2. Description of the Prior Art
It is known to provide multiport memories having an array of bit storage elements and multiple data access paths permitting multiple concurrent data accesses to be made. These data access paths each have an associated clock signal which drives data accesses on those respective paths. These clock signals are typically asynchronous and independently controlled. An example use of a multiport memory is as a memory shared between two processors with each independently reading data from and writing data to that shared memory using their own data path and with their own clock.
It is important to be able to test memories, including multiport memories, when they are manufactured to ensure that they are free from defects. In order to achieve this, it is known to provide self-test mechanisms, such as built in self-test mechanisms, which write known patterns of data to memories and then read those patterns hack to ensure that they were correctly stored and manipulated. Multiport memories provide a particular challenge in exploring the wide range of situations that can arise during their use. It is known to test such multiple port memories by using the same clock signal driven into the different paths to perform simultaneous data access operations via the different data access paths in an effort to stress the memory and provoke a failure should any defect be present.
This approach suffers from the disadvantage that in a significant number of cases the worst-case scenario is not where the clocks for the different data access paths are exactly the same, but rather where there is a small phase difference between those clocks, as this represents the most challenging situation for the memory. A further problem with the known approach of driving the different data access paths with the same clock signal is that generally the normal operational clock path has to be modified to allow for the insertion of the clock signal taken from another data access path. The clock distribution trees within integrated circuits are normally carefully balanced and subject to considerable effort and expertise in order to operate correctly. Interfering with these clock distribution trees, such as by inserting an additional multiplexer to allow self test using the same clock signal, is a complication that can also compromise non-test operation.

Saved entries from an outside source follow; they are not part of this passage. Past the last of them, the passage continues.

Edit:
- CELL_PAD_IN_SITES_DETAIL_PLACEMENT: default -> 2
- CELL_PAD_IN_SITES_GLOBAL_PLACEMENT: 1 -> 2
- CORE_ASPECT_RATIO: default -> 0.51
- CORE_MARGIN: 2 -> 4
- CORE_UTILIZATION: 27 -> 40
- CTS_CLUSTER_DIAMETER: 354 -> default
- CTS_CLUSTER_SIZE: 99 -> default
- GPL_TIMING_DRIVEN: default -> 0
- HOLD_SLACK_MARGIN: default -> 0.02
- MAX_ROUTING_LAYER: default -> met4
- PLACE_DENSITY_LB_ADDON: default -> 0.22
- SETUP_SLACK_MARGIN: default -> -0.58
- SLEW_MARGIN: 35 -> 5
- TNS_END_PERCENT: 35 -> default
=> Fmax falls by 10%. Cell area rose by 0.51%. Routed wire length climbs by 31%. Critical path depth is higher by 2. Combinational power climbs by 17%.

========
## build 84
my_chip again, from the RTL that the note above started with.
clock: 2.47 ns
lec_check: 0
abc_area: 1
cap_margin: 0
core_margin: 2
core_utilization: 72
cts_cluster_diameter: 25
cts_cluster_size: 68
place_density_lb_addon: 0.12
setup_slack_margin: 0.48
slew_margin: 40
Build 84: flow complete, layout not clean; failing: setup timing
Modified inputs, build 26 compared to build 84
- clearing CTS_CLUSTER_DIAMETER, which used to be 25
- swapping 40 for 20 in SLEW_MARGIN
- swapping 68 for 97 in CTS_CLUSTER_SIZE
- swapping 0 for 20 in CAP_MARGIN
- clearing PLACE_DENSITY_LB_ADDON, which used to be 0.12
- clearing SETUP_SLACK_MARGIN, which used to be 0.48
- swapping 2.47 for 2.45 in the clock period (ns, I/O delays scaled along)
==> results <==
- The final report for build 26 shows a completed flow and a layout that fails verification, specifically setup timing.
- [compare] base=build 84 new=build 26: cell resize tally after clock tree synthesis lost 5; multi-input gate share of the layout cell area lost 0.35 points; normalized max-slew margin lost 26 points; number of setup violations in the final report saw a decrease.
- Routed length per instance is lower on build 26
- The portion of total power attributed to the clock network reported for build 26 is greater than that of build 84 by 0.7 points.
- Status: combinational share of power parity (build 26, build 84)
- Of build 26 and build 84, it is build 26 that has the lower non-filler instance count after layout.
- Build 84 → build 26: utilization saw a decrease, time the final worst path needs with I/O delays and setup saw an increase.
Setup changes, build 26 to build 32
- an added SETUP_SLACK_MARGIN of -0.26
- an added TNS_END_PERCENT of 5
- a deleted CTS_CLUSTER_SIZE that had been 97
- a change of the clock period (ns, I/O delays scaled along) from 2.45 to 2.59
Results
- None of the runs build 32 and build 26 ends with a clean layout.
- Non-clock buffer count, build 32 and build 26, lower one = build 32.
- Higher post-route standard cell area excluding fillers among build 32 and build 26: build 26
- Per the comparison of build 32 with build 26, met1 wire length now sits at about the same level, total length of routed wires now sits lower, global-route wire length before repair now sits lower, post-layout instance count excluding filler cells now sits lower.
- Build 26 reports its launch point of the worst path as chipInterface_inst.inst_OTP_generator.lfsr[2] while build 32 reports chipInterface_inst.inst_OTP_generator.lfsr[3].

A further known feature of existing memory systems is the use of external memory adjust signals. These external memory adjust signals are provided to allow characteristics of the timing control signals for the memory to be adjusted to achieve higher performance and/or more reliable operation. As an example, the timing characteristics of the memory may be set for operation at a given operational voltage, but the memory may be additionally capable of operating at a different voltage, where different timing relationships would produce better results. The external memory adjust signals allow such changes to be made to the timing characteristics, such as the introduction of additional or shorter delays in the self-timing paths used for controlling memory access operations.